The Importance of Being a Band: Finite-Sample Exact Distribution-Free Prediction Sets for Functional Data
Code:
07/2021
Title:
The Importance of Being a Band: Finite-Sample Exact Distribution-Free Prediction Sets for Functional Data
Date:
Saturday 13th February 2021
Author(s):
Diquigiovanni, J.; Fontana, M.; Vantini, S.
Abstract:
Functional Data Analysis represents a field of growing interest in statistics. Despite
several studies have been proposed leading to fundamental results, the problem of
obtaining valid and efficient prediction sets has not been thoroughly covered. Indeed,
the great majority of methods currently in the literature rely on strong distributional
assumptions (e.g, Gaussianity), dimension reduction techniques and/or asymptotic
arguments. In this work, we propose a new nonparametric approach in the field of
Conformal Prediction based on a new family of nonconformity measures inducing
conformal predictors able to create closed-form finite-sample valid or exact prediction
sets under very minimal distributional assumptions.
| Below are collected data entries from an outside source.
===== src/rtl/acq_pkg.sv =====
package acq_pkg;

    typedef enum logic [2:0] {
        ST_IDLE   = 3'd0,
        ST_SETTLE = 3'd1,
        ST_SAMPLE = 3'd2,
        ST_START  = 3'd3,
        ST_WAIT   = 3'd4
    } acq_state_e;

    function automatic int max3(input int a, input int b, input int c);
        int m;
        m = a;
        if (b > m) m = b;
        if (c > m) m = c;
        return m;
    endfunction

endpackage


===== src/rtl/acq_ctrl.sv =====
module acq_ctrl
    import acq_pkg::*;
#(
    parameter int CHAN_W      = 3,
    parameter int SETTLE_W    = 8,
    parameter int SAMPLE_CYC  = 2,
    parameter int TIMEOUT_CYC = 1024
) (
    input  logic                clk,
    input  logic                rst_n,
    input  logic                req_valid,
    input  logic [CHAN_W-1:0]   req_chan,
    input  logic [SETTLE_W-1:0] settle_cycles,
    input  logic                eoc,
    output logic [CHAN_W-1:0]   mux_sel,
    output logic                sh_sample,
    output logic                soc,
    output logic                busy,
    output logic                err,
    output logic                capture
);

    localparam int SETTLE_MAX = (1 << SETTLE_W) - 1;
    localparam int CNT_MAX    = max3(SETTLE_MAX, SAMPLE_CYC, TIMEOUT_CYC);
    localparam int CNT_W      = $clog2(CNT_MAX + 1);
    localparam logic [CNT_W-1:0] SMP_LOAD = CNT_W'(SAMPLE_CYC - 1);
    localparam logic [CNT_W-1:0] TO_LOAD  = CNT_W'(TIMEOUT_CYC - 1);

    typedef struct packed {
        acq_state_e        st;
        logic [CNT_W-1:0]  cnt;
        logic [CHAN_W-1:0] chan;
        logic              err;
    } ctrl_s;

    ctrl_s ctrl_d, ctrl_q;
    logic  capture_d;

    always_comb begin
        ctrl_d    = ctrl_q;
        capture_d = 1'b0;
        unique case (ctrl_q.st)
            ST_IDLE: begin
                if (req_valid) begin
                    ctrl_d.chan = req_chan;
                    ctrl_d.err  = 1'b0;
                    if ((req_chan != ctrl_q.chan) && (settle_cycles != '0)) begin
                        ctrl_d.st  = ST_SETTLE;
                        ctrl_d.cnt = CNT_W'(settle_cycles) - CNT_W'(1);
                    end else begin
                        ctrl_d.st  = ST_SAMPLE;
                        ctrl_d.cnt = SMP_LOAD;
                    end
                end
            end
            ST_SETTLE: begin
                if (ctrl_q.cnt == '0) begin
                    ctrl_d.st  = ST_SAMPLE;
                    ctrl_d.cnt = SMP_LOAD;
                end else begin
                    ctrl_d.cnt = ctrl_q.cnt - CNT_W'(1);
                end
            end
            ST_SAMPLE: begin
                if (ctrl_q.cnt == '0) begin
                    ctrl_d.st = ST_START;
                end else begin
                    ctrl_d.cnt = ctrl_q.cnt - CNT_W'(1);
                end
            end
            ST_START: begin
                ctrl_d.st  = ST_WAIT;
                ctrl_d.cnt = TO_LOAD;
            end
            ST_WAIT: begin
                if (eoc) begin
                    capture_d = 1'b1;
                    ctrl_d.st = ST_IDLE;
                end else if (ctrl_q.cnt == '0) begin
                    ctrl_d.st  = ST_IDLE;
                    ctrl_d.err = 1'b1;
                end else begin
                    ctrl_d.cnt = ctrl_q.cnt - CNT_W'(1);
                end
            end
            default: ctrl_d.st = ST_IDLE;
        endcase
    end

    always_ff @(posedge clk) begin
        if (!rst_n) begin
            ctrl_q.st   <= ST_IDLE;
            ctrl_q.cnt  <= '0;
            ctrl_q.chan <= '0;
            ctrl_q.err  <= 1'b0;
        end else begin
            ctrl_q <= ctrl_d;
        end
    end

    assign mux_sel   = ctrl_q.chan;
    assign sh_sample = (ctrl_q.st == ST_SAMPLE);
    assign soc       = (ctrl_q.st == ST_START);
    assign busy      = (ctrl_q.st != ST_IDLE);
    assign err       = ctrl_q.err;
    assign capture   = capture_d;

endmodule


===== src/rtl/acq_result.sv =====
module acq_result #(
    parameter int CHAN_W = 3,
    parameter int DATA_W = 12
) (
    input  logic              clk,
    input  logic              rst_n,
    input  logic              capture,
    input  logic [DATA_W-1:0] adc_data,
    input  logic [CHAN_W-1:0] chan_in,
    input  logic              rd_en,
    output logic [DATA_W-1:0] res_data,
    output logic [CHAN_W-1:0] res_chan,
    output logic              dvalid
);

    typedef struct packed {
        logic [DATA_W-1:0] data;
        logic [CHAN_W-1:0] chan;
        logic              vld;
    } res_s;

    res_s res_d, res_q;

    always_comb begin
        res_d = res_q;
        if (capture) begin
            res_d.data = adc_data;
            res_d.chan = chan_in;
            res_d.vld  = 1'b1;
        end else if (rd_en) begin
            res_d.vld = 1'b0;
        end
    end

    always_ff @(posedge clk) begin
        if (!rst_n) begin
            res_q.data <= '0;
            res_q.chan <= '0;
            res_q.vld  <= 1'b0;
        end else begin
            res_q <= res_d;
        end
    end

    assign res_data = res_q.data;
    assign res_chan = res_q.chan;
    assign dvalid   = res_q.vld;

endmodule


===== src/rtl/acq_out_gate.sv =====
module acq_out_gate #(
    parameter int WIDTH = 8
) (
    input  logic             oe,
    input  logic [WIDTH-1:0] din,
    output logic [WIDTH-1:0] dout
);

    for (genvar i = 0; i < WIDTH; i++) begin : g_bit
        assign dout[i] = oe & din[i];
    end

endmodule
--- config.mk ---
export PLATFORM = sky130hd
export DESIGN_NAME = sdac_cmd_if
export DESIGN_NICKNAME = d
export VERILOG_FILES = /design/src/rtl/sdac_pkg.sv /design/src/rtl/sdac_sync.sv /design/src/rtl/sdac_ctrl.sv /design/src/rtl/sdac_datapath.sv /design/src/rtl/sdac_cmd_if.sv
export SDC_FILE = /design/constraint.sdc
export NUM_CORES = 1
export LEC_CHECK = 0
export ABC_AREA = 1
export BUFFER_PORTS_ARGS = -buffer_cell sky130_fd_sc_hd__buf_2
export CAP_MARGIN = 20
export CORE_MARGIN = 2
export CORE_UTILIZATION = 24
export DETAILED_ROUTE_END_ITERATION = 8
export PLACE_DENSITY = 0.43
export SYNTH_ARGS = -nofsm -noshare
export SYNTH_HDL_FRONTEND = slang
export SYNTH_HIERARCHICAL = 1
export SYNTH_SLANG_ARGS = --single-unit
--- constraint.sdc ---
create_clock -name clk -period 2.3 [get_ports clk]
set_input_delay 0.46 -clock clk [delete_from_list [all_inputs] [get_ports clk]]
set_output_delay 0.46 -clock clk [all_outputs]
set_load 0.1 [all_outputs]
In addition, our proposal ensures
that the prediction sets obtained are bands, an essential feature in the functional
setting that allows the visualization and interpretation of such sets. The procedure is also fast, scalable, does not rely on functional dimension reduction techniques and allows the user to select different nonconformity measures depending on the problem at hand always obtaining valid bands. Within this family of measures, we propose also a specific measure leading to prediction bands asymptotically no less efficient than those obtained by not modulating.